Masyarakat pun wajib membantu. Persoalan ini akan mulus dilalui hanya dengan
kerja kolektif. Sudah tentu, sangat perlu mendengar pertimbangan dari tokoh/sesepuh
masyarakat, sejarawan, budayawan dan seniman dalam gerak pembangunan yang
benar-benar meriwayatkan kearifan kota.
Mau
diapakan kota ini, hendak dibawa ke mana, mau disulap menjadi apa, dan lain
sebagainya. Sudah seharusnya, tatanan kota pun harus dikemas ulang sedemikian
rupa. Merujuk yang sudah disinggung sebelumnya, secara sederhana, kota ini
wajib memanjakan mata dan lidah para pelancong! Kedua itu tentu dapat kita
jadikan sebagai awal pijakan.
Setelah
keduanya selesai, maka kemanjaan hati pun akan dilampaui. Para pelancong akan
berkesan, mereka akan terkenang atas kemanjaan-kemanjaan yang dihidangkan di
hadapan mata, lidah, dan tentunya di hati. Maka mau tidak mau, kelak mereka
akan mengulangi persinggahannya lagi. Akan datang kembali, mengajak orang-orang
baru, mengabarkan kepada handai-taulan dan sanak-saudara. Otomatis, pundi-pundi
pedagang akan semakin penuh, perekonomian masyarakat kota bergerak melambung
tinggi.
Sudah
seyogianya perlu dipetakan lagi, mana saja tempat-tempat wisata di Kendal ini
yang berpotensi digarap lagi. Terutama wisata alam di kota ini yang sekiranya
masih bertenaga untuk memanjakan mata khalayak. Tentu hal ini sebetulnya bukan
lagi menjadi sesuatu yang sulit. Tidak sedikit wisata alam di kota ini yang
memiliki daya pukau. Ada Curug Sewu, Goa Kiskendo, Pulau Tiban, Pantai Sikucing,
dan lainnya. Tentu salah satu tugas saat ini, hanya bagaimana mengelolanya
lebih baik lagi. Lihat saja beberapa waktu dekat ini, Sungai Bladon yang
terletak di Dusun Krayapan-Brangsong telah membuktikan.
Sungai
yang tidak disangka-sangka itu tiba-tiba meledak dibanjiri banyak pengunjung.

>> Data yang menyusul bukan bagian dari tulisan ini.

File: src/rtl/sobel_edge_stream_line_buffer.sv
// line_buffer: one image row of pixels; combinational read of the old entry and
// write of the new one at the same index on each enabled cycle.
module line_buffer
    import sobel_pkg::*;
#(
    parameter int DEPTH = 10,
    parameter int W     = PIX_W_DEF,
    parameter int AW    = 4
) (
    input  logic          clk,
    input  logic          reset,
    input  logic          en,
    input  logic [AW-1:0] idx,
    input  logic [W-1:0]  wdata,
    output logic [W-1:0]  rdata
);

    logic [W-1:0] mem_q [DEPTH];
    logic [W-1:0] mem_d [DEPTH];

    assign rdata = mem_q[idx];

    always_comb begin
        mem_d = mem_q;
        if (en) mem_d[idx] = wdata;
    end

    always_ff @(posedge clk or posedge reset) begin
        if (reset) mem_q <= '{default: '0};
        else       mem_q <= mem_d;
    end

endmodule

Masyarakat hilir-mudik, tidak hanya dari dalam kota saja yang berdatangan,
namun menyedot ratusan warga dari kota-kota tetangga. Sungai yang terkesan
masih asri, bersih, dan cocok untuk digunakan berfoto di balon pelampung yang
bisa disewa pelancong. Itu menjadi salah satu bukti atas aset alam yang
dimiliki kota ini. Sudah saatnya kota berbenah. Proyek pembangunan tol sudah
berjalan. Sebentar lagi akan beroperasi. Seluruh lapisan masyarakat wajib urun rembug, turut andil dalam
menciptakan masa depan kota yang lebih baik!***
─Setia Naka
Andrian,
Dosen UPGRIS, Menulis buku Perayaan Laut dan Remang-Remang Kontemplasi.